Top of Recorded data

===== src/rtl/fdl_pkg.sv =====
// Shared constants, types and helpers for the fractional delay line.
// Every rtl file refers to this package by scoped names.
package fdl_pkg;

  localparam int FIR_TAPS    = 32;
  localparam int DELAY_DEPTH = 65536;

  localparam int TAP_W   = $clog2(FIR_TAPS);
  localparam int ADDR_W  = $clog2(DELAY_DEPTH);
  localparam int SMP_W   = 24;
  localparam int COEF_W  = 18;
  localparam int TIDX_W  = 5;
  localparam int FRAC_W  = 16;
  localparam int K_W     = 32;
  localparam int DT_W    = 16;
  localparam int RP_W    = ADDR_W + FRAC_W;
  localparam int DN_W    = ADDR_W + K_W;
  localparam int ACC_W   = 48;
  localparam int MUL_W   = 33;
  localparam int PROD_W  = 2 * MUL_W;
  localparam int PADDR_W = 3;
  localparam int PDATA_W = 32;

  localparam logic [DT_W-1:0] DT_RESET = DT_W'(250);
  localparam logic [K_W-1:0]  K_RESET  = K_W'(42950);

  localparam logic signed [ACC_W-1:0] ROUND_HALF = ACC_W'(2 ** (FRAC_W - 1));
  localparam logic signed [ACC_W-1:0] SAT_HI     = ACC_W'(2 ** (SMP_W - 1) - 1);
  localparam logic signed [ACC_W-1:0] SAT_LO     = -SAT_HI - ACC_W'(1);
  localparam logic [RP_W:0]           DEPTH_FX   = (RP_W + 1)'(DELAY_DEPTH) << FRAC_W;

  typedef enum logic [3:0] {
    S_IDLE,
    S_GLO,
    S_GHI,
    S_MAC,
    S_FIR,
    S_WR,
    S_RD0,
    S_RD1,
    S_DIF,
    S_IMUL,
    S_IRES,
    S_POS
  } state_e;

  typedef enum logic [2:0] {
    TAG_NONE,
    TAG_GLO,
    TAG_GHI,
    TAG_MAC,
    TAG_INTERP
  } mul_tag_e;

  typedef enum logic {
    REG_DELAY_TARGET = 1'b0,
    REG_GLIDE_COEF   = 1'b1
  } reg_idx_e;

  typedef struct packed {
    logic              we;
    logic [ADDR_W-1:0] addr;
    logic [SMP_W-1:0]  data;
  } mem_wr_t;

  typedef struct packed {
    logic              we;
    logic [TAP_W-1:0]  idx;
    logic [COEF_W-1:0] val;
  } tap_wr_t;

  typedef struct packed {
    logic             we;
    logic [TAP_W-1:0] idx;
    logic [SMP_W-1:0] val;
  } ring_wr_t;

  function automatic logic signed [SMP_W-1:0] sat_smp(input logic signed [ACC_W-1:0] v);
    logic signed [SMP_W-1:0] r;
    if (v > SAT_HI) begin
      r = SMP_W'(SAT_HI);
    end else if (v < SAT_LO) begin
      r = SMP_W'(SAT_LO);
    end else begin
      r = v[SMP_W-1:0];
    end
    return r;
  endfunction

endpackage


===== src/rtl/fdl_fir_regs.sv =====
// Coefficient store and sample ring of the FIR pre-filter, one read port each.
// Depends on fdl_pkg for sizes and write structs.
module fdl_fir_regs (
  input  logic                               clk_i,
  input  logic                               rst_ni,
  input  fdl_pkg::tap_wr_t                   tap_wr_i,
  input  fdl_pkg::ring_wr_t                  ring_wr_i,
  input  logic [fdl_pkg::TAP_W-1:0]          tap_idx_i,
  input  logic [fdl_pkg::TAP_W-1:0]          ring_idx_i,
  output logic signed [fdl_pkg::COEF_W-1:0]  tap_o,
  output logic signed [fdl_pkg::SMP_W-1:0]   smp_o
);

  logic signed [fdl_pkg::COEF_W-1:0] taps_q [fdl_pkg::FIR_TAPS];
  logic signed [fdl_pkg::SMP_W-1:0]  ring_q [fdl_pkg::FIR_TAPS];

  always_ff @(posedge clk_i or negedge rst_ni) begin
    if (!rst_ni) begin
      for (int i = 0; i < fdl_pkg::FIR_TAPS; i++) begin
        taps_q[i] <= '0;
        ring_q[i] <= '0;
      end
    end else begin
      if (tap_wr_i.we) begin
        taps_q[tap_wr_i.idx] <= tap_wr_i.val;
      end
      if (ring_wr_i.we) begin
        ring_q[ring_wr_i.idx] <= ring_wr_i.val;
      end
    end
  end

  assign tap_o = taps_q[tap_idx_i];
  assign smp_o = ring_q[ring_idx_i];

endmodule


===== config.mk =====
export PLATFORM = sky130hd
export DESIGN_NAME = fdl_fir_regs
export DESIGN_NICKNAME = d
export VERILOG_FILES = /design/src/rtl/fdl_pkg.sv /design/src/rtl/fdl_fir_regs.sv
export SDC_FILE = /design/constraint.sdc
export NUM_CORES = 2
export LEC_CHECK = 0
export ABC_AREA = 0
export BUFFER_PORTS_ARGS = -buffer_cell sky130_fd_sc_hd__buf_2
export CAP_MARGIN = 0
export CORE_UTILIZATION = 65
export CTS_BUF_LIST = sky130_fd_sc_hd__clkbuf_4 sky130_fd_sc_hd__clkbuf_8
export CTS_CLUSTER_SIZE = 24
export DETAILED_ROUTE_END_ITERATION = 10
export PLACE_DENSITY = 0.82
export SYNTH_ARGS = -nofsm -noshare
export SYNTH_HDL_FRONTEND = slang
export SYNTH_SLANG_ARGS = --single-unit

===== constraint.sdc =====
create_clock -name clk_i -period 3.3 [get_ports clk_i]
set_input_delay 0 -clock clk_i [delete_from_list [all_inputs] [get_ports clk_i]]
set_output_delay 0 -clock clk_i [all_outputs]
set_load 0.02 [all_outputs]

Word-level counts from Yosys, hierarchy flattened
Cells that the tools add are included.
- output and inout port bits: 42
- word-level logic and storage cells: 88
- register bits after elaboration: 1344
- reduce and logical (&&, ||, !) cells: 2
- magnitude comparators: 6
- multiplexer cells: 12
- bitwise logic cells: 4
- operators with widths (kind ; count):
    $bwmux 768 ; 1
    $bwmux 576 ; 1
    $bmux 24 s5 ; 1
    $demux 24 s5 ; 1
    $bmux 18 s5 ; 1
    $demux 18 s5 ; 1
    $mux 24 ; 3
    $mux 18 ; 3
    $ge 6x6->1 const B ; 4
    $not 5->6 ; 4
    $lt 6x1->1 const B ; 2
    $logic_and 1x1->1 ; 2

Logic depth before layout (Yosys ltp)
- depth after elaboration: 6
- depth in mapped cells: 8

Least setup slack after synthesis
OpenSTA, ideal clock, no wires.
- kind: input -> register
- start point: in ring_wr_i[24] in the netlist's numbering
- end point: reg ring_q[469] in the netlist's numbering
- arrival time: 1.378 ns
- stages: 6
- setup slack: 1.797 ns
- buffers on the path: 3
- setup time: 0.125 ns
- cells stage by stage: clkbuf_1 or3b_1 buf_2 nor2_8 buf_6 mux2_2
- longest elaborated chain between the ends: 6
- ends and longest elaborated chain (what ; RTL line ; RTL):
    from (decl) ; fdl_fir_regs.sv:7 ; input fdl_pkg::ring_wr_t ring_wr_i,
    $not 5->6 (not written as such) * ; fdl_fir_regs.sv:28 ; ring_q[ring_wr_i.idx] <= ring_wr_i.val;
    $ge 6x6->1 (not written as such) or $lt 6x1->1 (tied branches) ; fdl_fir_regs.sv:28 ;
    $logic_and 1x1->1 (not written as such) ; fdl_fir_regs.sv:28 ;
    $mux 24 (not written as such) ; fdl_fir_regs.sv:28 ;
    $demux 24 s5 * ; fdl_fir_regs.sv:28 ;
    $bwmux 768 * ; fdl_fir_regs.sv:28 ;
    to (signal, indexed assignment) ; fdl_fir_regs.sv:28 ;
    to (decl) ; fdl_fir_regs.sv:15 ; logic signed [fdl_pkg::SMP_W-1:0] ring_q [fdl_pkg::FIR_TAPS];
Mark *: on every way between the ends. The rest lies on a longest branch, timed or not.
A chain may end at the register's enable or synchronous reset.

Worst setup path in the final report
- start point: reg ring_q[609] in the netlist's numbering
- end point: out smp_o[9] in the netlist's numbering
- longest elaborated chain between the ends: 3
- ends and longest elaborated chain (what ; RTL line ; RTL):
    $bmux 24 s5 ; fdl_fir_regs.sv:34 ; assign smp_o = ring_q[ring_idx_i];
    $mux 24 (not written as such) (2 in a row) ; fdl_fir_regs.sv:34 ;
    to (decl) ; fdl_fir_regs.sv:11 ; output logic signed [fdl_pkg::SMP_W-1:0] smp_o
No other way between the ends. The select of a mux whose other input is x is not followed.

==> flow_summary.html <==
<table>
<tr><th>Metric</th><th>Value</th></tr>
<tr><th colspan="2">Timing</th></tr>
<tr><td>Post-route clock skew</td><td>0 ns</td></tr>
<tr><td>RSZ-0062 raised after global routing</td><td>no</td></tr>
<tr><td>Endpoints failing setup</td><td>0</td></tr>
<tr><td>Setup tns final</td><td>0 ns</td></tr>
<tr><td>Transition time at the pin with the least slew margin</td><td>1.02 ns</td></tr>
<tr><td>Upper clock frequency limit</td><td>0.357 GHz</td></tr>
<tr><td>Headroom to the max-slew limit</td><td>31.9%</td></tr>
<tr><td>Portion of the clock cycle consumed by the worst path in the final layout</td><td>84.8%</td></tr>
<tr><td>Crit path time final</td><td>2.80 ns</td></tr>
<tr><td>Total count of hold-check failures in the final report</td><td>0</td></tr>
<tr><td>Number of max-slew violations in the final report</td><td>0</td></tr>
<tr><th colspan="2">Finish</th></tr>
<tr><td>Final core occ</td><td>72.8%</td></tr>
<tr><td># fillers</td><td>6,114</td></tr>
<tr><td>Most common cell after layout, fill and taps aside</td><td>sky130_fd_sc_hd__dfrtp_1</td></tr>
<tr><td>Ratio of cells with drive above 1 in the final layout</td><td>41.2%</td></tr>
<tr><td>Area delta synth-&gt;final</td><td>11.0%</td></tr>
<tr><td>Area of combinational cells with multiple inputs</td><td>0.0267 mm²</td></tr>
<tr><td>Non-filler instance count after layout</td><td>6,061</td></tr>
<tr><td>Count of nets after finishing</td><td>4,689</td></tr>
<tr><td>Leading cell types in the layout, fill and taps excluded</td><td>sky130_fd_sc_hd__dfrtp_1, sky130_fd_sc_hd__mux2_2, sky130_fd_sc_hd__mux2i_1, sky130_fd_sc_hd__clkbuf_8, sky130_fd_sc_hd__a22oi_1</td></tr>
<tr><td>Seq. cell area</td><td>0.0336 mm²</td></tr>
<tr><td>Design Area, Final</td><td>0.0691 mm²</td></tr>
<tr><th colspan="2">Worst setup path</th></tr>
<tr><td>Crit path buffers/inverters</td><td>1</td></tr>
<tr><td>Reg2Reg Depth</td><td>1</td></tr>
<tr><td>CP top delay family</td><td>compound AO/OA/AOI/OAI gates</td></tr>
<tr><td>Critical-path cell with the highest stage delay</td><td>sky130_fd_sc_hd__a31oi_1</td></tr>
<tr><td>Arr. time, crit path</td><td>2.80 ns</td></tr>
<tr><td>Critical Setup Path Class</td><td>reg -&gt; out</td></tr>
<tr><td>Maximum fanout along the worst path</td><td>2</td></tr>
<tr><td>Setup slack of the worst register-to-register path</td><td>2.48 ns</td></tr>
<tr><td>CP endpoint kind</td><td>primary output</td></tr>
<tr><td>Cells traversed along the worst timing path</td><td>mux2i_1 -&gt; a22o_1 -&gt; nor3_1 -&gt; a31oi_1 -&gt; nand3_1 -&gt; buf_2</td></tr>
<tr><td>Required @ worst endpoint</td><td>3.30 ns</td></tr>
<tr><td>Sort of element at the start of the critical path</td><td>flop</td></tr>
<tr><td>Cell depth of the worst setup path</td><td>6</td></tr>
<tr><td>Max stage delay on crit path</td><td>0.48 ns</td></tr>
<tr><th colspan="2">Clock network</th></tr>
<tr><td>CTS max path bufs</td><td>3</td></tr>
<tr><td>CTS sink cnt</td><td>1,344</td></tr>
<tr><td>Number of setup buffers added after CTS</td><td>0</td></tr>
<tr><td>Clock buffer count from CTS</td><td>211</td></tr>
<tr><td>Clock root buffer</td><td>sky130_fd_sc_hd__clkbuf_8</td></tr>
<tr><td>CTS tree</td><td>built</td></tr>
<tr><td>Clock transition at the registers of the reported paths</td><td>0.06 ns</td></tr>
<tr><td>H-tree level count</td><td>4</td></tr>
<tr><td>Clock latency on the worst-skew pair</td><td>0.89 ns</td></tr>
<tr><th colspan="2">Worst hold path</th></tr>
<tr><td>Hold Crit Depth</td><td>4</td></tr>
<tr><td>Path type of the worst min-delay path</td><td>in -&gt; reg</td></tr>
<tr><th colspan="2">Logic synthesis</th></tr>
<tr><td>Top-area cell type share of the netlist area</td><td>54.1%</td></tr>
<tr><td>Post-Synthesis Cell Area</td><td>0.0622 mm²</td></tr>
<tr><td>Synth async-reset ratio</td><td>100%</td></tr>
<tr><td>Post-synth top flop</td><td>sky130_fd_sc_hd__dfrtp_1</td></tr>
<tr><td>Sequential area share after synthesis</td><td>54.1%</td></tr>
<tr><td>Avg Inst Size Synth</td><td>13.7 µm²</td></tr>
<tr><td>Leading post-synthesis cells by cell area</td><td>sky130_fd_sc_hd__dfrtp_1, sky130_fd_sc_hd__mux2_2, sky130_fd_sc_hd__mux2i_1, sky130_fd_sc_hd__a22oi_1, sky130_fd_sc_hd__clkbuf_1</td></tr>
<tr><td>Cell type with the largest total area after synthesis</td><td>sky130_fd_sc_hd__dfrtp_1</td></tr>
<tr><td>Post-Syn Nets</td><td>4,601</td></tr>
<tr><td>Post-synth EDFFs</td><td>0</td></tr>
<tr><td>Unique masters post-synth</td><td>37</td></tr>
<tr><td>Number of instances in the synthesized netlist</td><td>4,535</td></tr>
<tr><td>Number of synthesis warnings</td><td>0</td></tr>
<tr><td>Register bit count reported by yosys</td><td>1,344</td></tr>
<tr><th colspan="2">Routing</th></tr>
<tr><td>Avg Vias per Cell</td><td>6.46</td></tr>
<tr><td>Antenna-violating nets left</td><td>0</td></tr>
<tr><td>Post-DR wirelength/cell</td><td>25.5 µm</td></tr>
<tr><td>Detailed Routing Iterations Pass 1</td><td>5</td></tr>
<tr><td>Number of DRC markers after the initial detailed-route iteration</td><td>3,065</td></tr>
<tr><td>Wire length after detailed routing</td><td>154,000 µm</td></tr>
<tr><td>Overall via count from detail_route</td><td>39,100</td></tr>
<tr><td>DRC violation count after routing</td><td>0</td></tr>
<tr><th colspan="2">Floorplan</th></tr>
<tr><td>Initial standard-cell utilization of the core</td><td>65.6%</td></tr>
<tr><td>Die X</td><td>311 µm</td></tr>
<tr><td>Floorplan row count</td><td>113</td></tr>
<tr><td>Total Die Area</td><td>0.0970 mm²</td></tr>
<tr><td>Core Region</td><td>0.0949 mm²</td></tr>
<tr><td>Vertical die dimension</td><td>311 µm</td></tr>
<tr><td>Number of ports placed on the die boundary</td><td>108</td></tr>
<tr><th colspan="2">Pwr</th></tr>
<tr><td>Seq pwr share</td><td>49.5%</td></tr>
<tr><td>Maximum resistive drop on vdd</td><td>0.432 mV</td></tr>
<tr><td>Logic gate share of total power</td><td>16.0%</td></tr>
<tr><td>Total power of the final layout</td><td>43.2 mW</td></tr>
<tr><td>Internal Dissipation</td><td>31.8 mW</td></tr>
<tr><td>Clock power share</td><td>34.5%</td></tr>
<tr><td>Reported net switching power</td><td>11.4 mW</td></tr>
<tr><td>Switching Fraction</td><td>26.4%</td></tr>
<tr><td>Leak</td><td>33.0 nW</td></tr>
<tr><td>Ratio of total power to cell area</td><td>626 mW/mm²</td></tr>
<tr><th colspan="2">Placement</th></tr>
<tr><td>Placed wire-length estimate after detailed placement</td><td>92,200 µm</td></tr>
<tr><td>Routability congestion estimate</td><td>0.857</td></tr>
<tr><td>Inst Count DP</td><td>5,619</td></tr>
<tr><td>Number of buffers added on ports</td><td>107</td></tr>
<tr><td>Placement Cell Area</td><td>0.0639 mm²</td></tr>
<tr><th colspan="2">Global route</th></tr>
<tr><td>Antenna violations before repair</td><td>8</td></tr>
<tr><td>Global-route usage over all layers</td><td>32.4%</td></tr>
<tr><td>Largest net degree at the start of global routing</td><td>101</td></tr>
<tr><td>Global-route wire length before repair</td><td>244,000 µm</td></tr>
<tr><td>Total global routing overflow</td><td>0</td></tr>
<tr><td>Via count of the first global-routing pass</td><td>41,000</td></tr>
<tr><th colspan="2">Outcome</th></tr>
<tr><td>Outcome</td><td>complete, no violations</td></tr>
<tr><th colspan="2">Job</th></tr>
<tr><td>Count of maximum capacitance violations</td><td>0</td></tr>
</table>
==> per-layer routing <==
layer	global-route usage, %	vias to the layer above	wire [µm]
li1	-	16700	-
met1	47.1	20800	69000
met2	49.4	1300	71200
met3	5.89	307	9870
met4	10.9	2	4240
met5	0	-	7
==> kinds of logic (layout without fill, tap and decap cells) <==
kind of cell / count (synthesis) / count (layout) / synth area share (%)
AOI/OAI and AO/OA: 378 / 378 / 4.21
buffers and inverters: 408 / 662 / 3.09
DFF: 1344 / 1344 / 54.1
other: 0 / 7 / 0
and+or+nand+nor: 389 / 389 / 3.51
muxes: 2016 / 2016 / 35.1
==> power by group through the flow <==
stage / combinational [mW] / sequential (mW) / clock [mW]
6_report: 6.92 / 21.4 / 14.9
5_1_grt: 7.52 / 21.7 / 15.9
2_1_floorplan: 5.16 / 21.0 / 0
3_3_place_gp: 6.55 / 21.4 / 0
3_5_place_dp: 6.83 / 21.6 / 0
4_1_cts: 6.93 / 21.3 / 15.1
==> through the flow <==
stage | hold slack, ns | setup slack [ns]
after floorplan | -0.296 | 1.80
after CTS | 0.00676 | 0.514
final | 0.0779 | 0.501
after detailed placement | 0.121 | 1.05
after global placement | 0.124 | 1.07
after global routing | 0.0423 | 0.505
==> repair_timing <==
| action | CTS | global route |
|---|---|---|
| gates resized for setup | 0 | 0 |
| hold buffers | 56 | 0 |
| hold endpoints to repair | 2688 | 0 |
==> tightest hold or removal path, delay by kind of cell <==
kind	cells	cell delay (ns)
buffers and inverters	1	0.16
muxes	1	0.25
and+or+nand+nor	2	0.53
==> Yosys cell counts, types with 4 or more instances <==
cell	count
sky130_fd_sc_hd__a31oi_1	42
sky130_fd_sc_hd__nor2_8	8
sky130_fd_sc_hd__nand2_2	16
sky130_fd_sc_hd__dfrtp_1	1344
sky130_fd_sc_hd__mux2i_1	672
sky130_fd_sc_hd__nand4_1	18
sky130_fd_sc_hd__nor2_4	12
sky130_fd_sc_hd__nor3_1	43
sky130_fd_sc_hd__mux2_1	49
sky130_fd_sc_hd__a21oi_1	108
sky130_fd_sc_hd__nand2_1	127
sky130_fd_sc_hd__buf_6	12
sky130_fd_sc_hd__nor2b_1	4
sky130_fd_sc_hd__nand2b_1	4
sky130_fd_sc_hd__nand3b_1	4
sky130_fd_sc_hd__nor2_2	12
sky130_fd_sc_hd__a22oi_1	144
sky130_fd_sc_hd__buf_2	143
sky130_fd_sc_hd__a22o_1	84
sky130_fd_sc_hd__buf_4	32
sky130_fd_sc_hd__nand3_1	110
sky130_fd_sc_hd__nand3b_2	4
sky130_fd_sc_hd__buf_1	9
sky130_fd_sc_hd__clkbuf_1	211
sky130_fd_sc_hd__mux2_2	1295
sky130_fd_sc_hd__nor3b_2	8
sky130_fd_sc_hd__nor2_1	4
==> cell type report <==
cell class / count / share of cell area (%)
Multi-Input combinational cell: 2783 / 38.7
Clock inverter: 23 / 0.272
Antenna cell: 7 / 0.0254
Clock buffer: 356 / 6.35
Timing Repair Buffer: 283 / 3.67
Sequential cell: 1344 / 48.7
Tap cell: 1265 / 2.29
==> sequential cells by signal (all words and copies together), names as in the netlist <==
signal  cells
taps_q    576
ring_q    768
==> path summary, 6_finish.rpt <==
path	from	end
setup / recovery	ring_q[609]	smp_o[9]
hold / removal	ring_wr_i[27]	ring_q[69]
setup reg to reg	ring_q[472]	ring_q[472]
hold reg to reg	ring_q[473]	ring_q[473]
max in group asynchronous	rst_ni	ring_q[339]
min in group asynchronous	rst_ni	ring_q[559]
Note: power is estimated with default switching activity, not from simulation.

Bottom of Recorded data

▶ _Your task_:
Transcribe the records above from the line holding "r = SMP_W'(SAT_LO);" down to the line holding "if (ring_wr_i.we) begin", inclusive, without adding anything.

▶ _Problem solution_:
      r = SMP_W'(SAT_LO);
    end else begin
      r = v[SMP_W-1:0];
    end
    return r;
  endfunction

endpackage


===== src/rtl/fdl_fir_regs.sv =====
// Coefficient store and sample ring of the FIR pre-filter, one read port each.
// Depends on fdl_pkg for sizes and write structs.
module fdl_fir_regs (
  input  logic                               clk_i,
  input  logic                               rst_ni,
  input  fdl_pkg::tap_wr_t                   tap_wr_i,
  input  fdl_pkg::ring_wr_t                  ring_wr_i,
  input  logic [fdl_pkg::TAP_W-1:0]          tap_idx_i,
  input  logic [fdl_pkg::TAP_W-1:0]          ring_idx_i,
  output logic signed [fdl_pkg::COEF_W-1:0]  tap_o,
  output logic signed [fdl_pkg::SMP_W-1:0]   smp_o
);

  logic signed [fdl_pkg::COEF_W-1:0] taps_q [fdl_pkg::FIR_TAPS];
  logic signed [fdl_pkg::SMP_W-1:0]  ring_q [fdl_pkg::FIR_TAPS];

  always_ff @(posedge clk_i or negedge rst_ni) begin
    if (!rst_ni) begin
      for (int i = 0; i < fdl_pkg::FIR_TAPS; i++) begin
        taps_q[i] <= '0;
        ring_q[i] <= '0;
      end
    end else begin
      if (tap_wr_i.we) begin
        taps_q[tap_wr_i.idx] <= tap_wr_i.val;
      end
      if (ring_wr_i.we) begin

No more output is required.